### TASK REQUIREMENTS
Give the records again, word for word.

### INPUT DATA
==> flow/design.v (excerpt) <==
module SCDDataPath(ALUout, instr, reset, clk);
output[31:0] ALUout;
input clk, reset;
input[31:0] instr;
wire[31:0] ReadMemData,in1,in2,aluresult,signextended,instruction, ReadData1, ReadData2, WriteData;
wire RegDst, ALUSrc, MemtoReg, RegWrite, MemRead, MemWrite, Branch, ALUOp0, ALUOp1, ALUOp2;
wire o0, o1, o2, carryout;
wire[4:0] WriteReg;
assign instruction = instr;
ANDarray control_unit(RegDst,ALUSrc, MemtoReg, RegWrite, MemRead, MemWrite,Branch,ALUOp0,ALUOp1,instruction[31:26]);
assign WriteReg = (RegDst==1)? instruction[15:11] : instruction[20:16];
RegFile32 register_file(clk,reset,instruction[25:21],instruction[20:16],WriteData,WriteReg,RegWrite,ReadData1,ReadData2);
sign_extender sign_extend(signextended, instruction[15:0]);
bit32_2to1mux alu_src_mux(in2,ALUSrc,ReadData2,signextended);
alu_control alu_con_instancce(o0,o1,o2,instruction[5:0], ALUOp1, ALUOp0);
ALU alu_instance(ReadData1,in2,o2,o2,{o1,o0},ALUout,carryout);
data_memory data_mem_instance(clk,ALUout[4:0],ReadData2,MemWrite,ReadMemData);
bit32_2to1mux data_mem_mux(WriteData,MemtoReg,ALUout,ReadMemData);
endmodule
Size in the first run: roughly 120,000 um^2 of cells after synthesis.
Settings: LEC_CHECK=0, ABC_AREA=1, CAP_MARGIN=20, CORE_ASPECT_RATIO=1.11, CORE_MARGIN=7, CORE_UTILIZATION=40, GPL_ROUTABILITY_DRIVEN=0, GPL_TIMING_DRIVEN=0, HOLD_SLACK_MARGIN=0.22, MAX_ROUTING_LAYER=met5, MIN_ROUTING_LAYER=met1, PLACE_DENSITY_LB_ADDON=0.25, SETUP_SLACK_MARGIN=2.69, SLEW_MARGIN=10, TNS_END_PERCENT=85; clock period 10.5 ns.
run.sh (not shown) runs the stock make flow with config.mk's settings and CLKGATE_MAP_FILE=.
The baseline died in global routing (5_1_grt), error GRT-0116.
Edit:
Settings changed: ABC_AREA 1 to default, CORE_ASPECT_RATIO 1.11 to default, CORE_MARGIN 7 to 2, CORE_UTILIZATION 40 to 72, CTS_CLUSTER_SIZE from default to 57, GPL_ROUTABILITY_DRIVEN 0 to default, GPL_TIMING_DRIVEN 0 to default, HOLD_SLACK_MARGIN 0.22 to default, MAX_ROUTING_LAYER met5 to default, MIN_ROUTING_LAYER met1 to default, PLACE_DENSITY_LB_ADDON 0.25 to 0.0, SETUP_SLACK_MARGIN 2.69 to -0.48, SLEW_MARGIN 10 to 20, TNS_END_PERCENT 85 to default.
Clock period 10.5 ns to 6.25 ns, I/O delays scaled along.
What happened:
- The changed run finished but failed the layout checks on setup timing
- area after synthesis came out lower by 4.2%
- die area came out lower by 48%
- synthesized cell count came out lower by about 50%
Edit:
Settings changed: CORE_UTILIZATION 72 to 70, CTS_CLUSTER_SIZE 57 to 32, SETUP_SLACK_MARGIN -0.48 to 1.72.
Clock period 6.25 ns to 5.83 ns, I/O delays scaled along.
After rerunning: The new run completed and failed the layout checks on setup timing; first-iteration DRC count rises by about a fifth; cell area went up by a few percent; via count is higher by a few percent; clock power is higher by a few percent; non-clock buffer count goes up by 438.
Edit:
Settings changed: ABC_AREA from default to 1, CELL_PAD_IN_SITES_DETAIL_PLACEMENT from default to 2, CELL_PAD_IN_SITES_GLOBAL_PLACEMENT from default to 1, CORE_ASPECT_RATIO from default to 1.23, CORE_MARGIN 2 to 8, CORE_UTILIZATION 70 to 54, CTS_CLUSTER_SIZE 32 to default, GPL_ROUTABILITY_DRIVEN from default to 1, GPL_TIMING_DRIVEN from default to 1, HOLD_SLACK_MARGIN from default to 0.07, MAX_ROUTING_LAYER from default to met4, MIN_ROUTING_LAYER from default to met2, PLACE_DENSITY from default to 0.51, PLACE_DENSITY_LB_ADDON 0.0 to default, SETUP_SLACK_MARGIN 1.72 to default, SLEW_MARGIN 20 to 35, TNS_END_PERCENT from default to 85.
Clock period 5.83 ns to 14.9 ns, I/O delays scaled along.
This time the run aborted during detailed placement (3_5_place_dp) (DPL-0033).
Area after synthesis goes up by 4.4%.
Synthesized cell count increases by 91%.
Die size went up by 42%.
Edit:
Settings changed: ABC_AREA 1 to default, CELL_PAD_IN_SITES_DETAIL_PLACEMENT 2 to default, CELL_PAD_IN_SITES_GLOBAL_PLACEMENT 1 to default, CORE_ASPECT_RATIO 1.23 to default, CORE_MARGIN 8 to 2, CORE_UTILIZATION 54 to 40, GPL_ROUTABILITY_DRIVEN 1 to default, GPL_TIMING_DRIVEN 1 to default, HOLD_SLACK_MARGIN 0.07 to default, PLACE_DENSITY 0.51 to default, PLACE_DENSITY_LB_ADDON from default to 0.25, SLEW_MARGIN 35 to 20, TNS_END_PERCENT 85 to default.
Clock period 14.9 ns to 10.5 ns, I/O delays scaled along.
This time the run finished clean.
Synthesized cell count fell by 48%.
Die size is higher by 23%.
Synthesized area drops by 4.2%.
Edit:
Settings changed: CORE_UTILIZATION 40 to 72, CTS_CLUSTER_SIZE from default to 31, MAX_ROUTING_LAYER met4 to default, MIN_ROUTING_LAYER met2 to default, PLACE_DENSITY_LB_ADDON 0.25 to 0.0, SETUP_SLACK_MARGIN from default to -0.58.
Clock period 10.5 ns to 8.4 ns, I/O delays scaled along.
The new run reached the layout checks and failed them: setup timing; via count fell by 22%; worst setup slack degrades by 640 ps; critical path depth rose by 3; global-route usage rose by 1.4 points; synthesized cell count stays the same; power rose by 19%; register-to-register slack degrades by 1000 ps.
Power figures rest on the tool's default switching activity, not on a simulated workload.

### WRITTEN REPLY
==> flow/design.v (excerpt) <==
module SCDDataPath(ALUout, instr, reset, clk);
output[31:0] ALUout;
input clk, reset;
input[31:0] instr;
wire[31:0] ReadMemData,in1,in2,aluresult,signextended,instruction, ReadData1, ReadData2, WriteData;
wire RegDst, ALUSrc, MemtoReg, RegWrite, MemRead, MemWrite, Branch, ALUOp0, ALUOp1, ALUOp2;
wire o0, o1, o2, carryout;
wire[4:0] WriteReg;
assign instruction = instr;
ANDarray control_unit(RegDst,ALUSrc, MemtoReg, RegWrite, MemRead, MemWrite,Branch,ALUOp0,ALUOp1,instruction[31:26]);
assign WriteReg = (RegDst==1)? instruction[15:11] : instruction[20:16];
RegFile32 register_file(clk,reset,instruction[25:21],instruction[20:16],WriteData,WriteReg,RegWrite,ReadData1,ReadData2);
sign_extender sign_extend(signextended, instruction[15:0]);
bit32_2to1mux alu_src_mux(in2,ALUSrc,ReadData2,signextended);
alu_control alu_con_instancce(o0,o1,o2,instruction[5:0], ALUOp1, ALUOp0);
ALU alu_instance(ReadData1,in2,o2,o2,{o1,o0},ALUout,carryout);
data_memory data_mem_instance(clk,ALUout[4:0],ReadData2,MemWrite,ReadMemData);
bit32_2to1mux data_mem_mux(WriteData,MemtoReg,ALUout,ReadMemData);
endmodule
Size in the first run: roughly 120,000 um^2 of cells after synthesis.
Settings: LEC_CHECK=0, ABC_AREA=1, CAP_MARGIN=20, CORE_ASPECT_RATIO=1.11, CORE_MARGIN=7, CORE_UTILIZATION=40, GPL_ROUTABILITY_DRIVEN=0, GPL_TIMING_DRIVEN=0, HOLD_SLACK_MARGIN=0.22, MAX_ROUTING_LAYER=met5, MIN_ROUTING_LAYER=met1, PLACE_DENSITY_LB_ADDON=0.25, SETUP_SLACK_MARGIN=2.69, SLEW_MARGIN=10, TNS_END_PERCENT=85; clock period 10.5 ns.
run.sh (not shown) runs the stock make flow with config.mk's settings and CLKGATE_MAP_FILE=.
The baseline died in global routing (5_1_grt), error GRT-0116.
Edit:
Settings changed: ABC_AREA 1 to default, CORE_ASPECT_RATIO 1.11 to default, CORE_MARGIN 7 to 2, CORE_UTILIZATION 40 to 72, CTS_CLUSTER_SIZE from default to 57, GPL_ROUTABILITY_DRIVEN 0 to default, GPL_TIMING_DRIVEN 0 to default, HOLD_SLACK_MARGIN 0.22 to default, MAX_ROUTING_LAYER met5 to default, MIN_ROUTING_LAYER met1 to default, PLACE_DENSITY_LB_ADDON 0.25 to 0.0, SETUP_SLACK_MARGIN 2.69 to -0.48, SLEW_MARGIN 10 to 20, TNS_END_PERCENT 85 to default.
Clock period 10.5 ns to 6.25 ns, I/O delays scaled along.
What happened:
- The changed run finished but failed the layout checks on setup timing
- area after synthesis came out lower by 4.2%
- die area came out lower by 48%
- synthesized cell count came out lower by about 50%
Edit:
Settings changed: CORE_UTILIZATION 72 to 70, CTS_CLUSTER_SIZE 57 to 32, SETUP_SLACK_MARGIN -0.48 to 1.72.
Clock period 6.25 ns to 5.83 ns, I/O delays scaled along.
After rerunning: The new run completed and failed the layout checks on setup timing; first-iteration DRC count rises by about a fifth; cell area went up by a few percent; via count is higher by a few percent; clock power is higher by a few percent; non-clock buffer count goes up by 438.
Edit:
Settings changed: ABC_AREA from default to 1, CELL_PAD_IN_SITES_DETAIL_PLACEMENT from default to 2, CELL_PAD_IN_SITES_GLOBAL_PLACEMENT from default to 1, CORE_ASPECT_RATIO from default to 1.23, CORE_MARGIN 2 to 8, CORE_UTILIZATION 70 to 54, CTS_CLUSTER_SIZE 32 to default, GPL_ROUTABILITY_DRIVEN from default to 1, GPL_TIMING_DRIVEN from default to 1, HOLD_SLACK_MARGIN from default to 0.07, MAX_ROUTING_LAYER from default to met4, MIN_ROUTING_LAYER from default to met2, PLACE_DENSITY from default to 0.51, PLACE_DENSITY_LB_ADDON 0.0 to default, SETUP_SLACK_MARGIN 1.72 to default, SLEW_MARGIN 20 to 35, TNS_END_PERCENT from default to 85.
Clock period 5.83 ns to 14.9 ns, I/O delays scaled along.
This time the run aborted during detailed placement (3_5_place_dp) (DPL-0033).
Area after synthesis goes up by 4.4%.
Synthesized cell count increases by 91%.
Die size went up by 42%.
Edit:
Settings changed: ABC_AREA 1 to default, CELL_PAD_IN_SITES_DETAIL_PLACEMENT 2 to default, CELL_PAD_IN_SITES_GLOBAL_PLACEMENT 1 to default, CORE_ASPECT_RATIO 1.23 to default, CORE_MARGIN 8 to 2, CORE_UTILIZATION 54 to 40, GPL_ROUTABILITY_DRIVEN 1 to default, GPL_TIMING_DRIVEN 1 to default, HOLD_SLACK_MARGIN 0.07 to default, PLACE_DENSITY 0.51 to default, PLACE_DENSITY_LB_ADDON from default to 0.25, SLEW_MARGIN 35 to 20, TNS_END_PERCENT 85 to default.
Clock period 14.9 ns to 10.5 ns, I/O delays scaled along.
This time the run finished clean.
Synthesized cell count fell by 48%.
Die size is higher by 23%.
Synthesized area drops by 4.2%.
Edit:
Settings changed: CORE_UTILIZATION 40 to 72, CTS_CLUSTER_SIZE from default to 31, MAX_ROUTING_LAYER met4 to default, MIN_ROUTING_LAYER met2 to default, PLACE_DENSITY_LB_ADDON 0.25 to 0.0, SETUP_SLACK_MARGIN from default to -0.58.
Clock period 10.5 ns to 8.4 ns, I/O delays scaled along.
The new run reached the layout checks and failed them: setup timing; via count fell by 22%; worst setup slack degrades by 640 ps; critical path depth rose by 3; global-route usage rose by 1.4 points; synthesized cell count stays the same; power rose by 19%; register-to-register slack degrades by 1000 ps.
Power figures rest on the tool's default switching activity, not on a simulated workload.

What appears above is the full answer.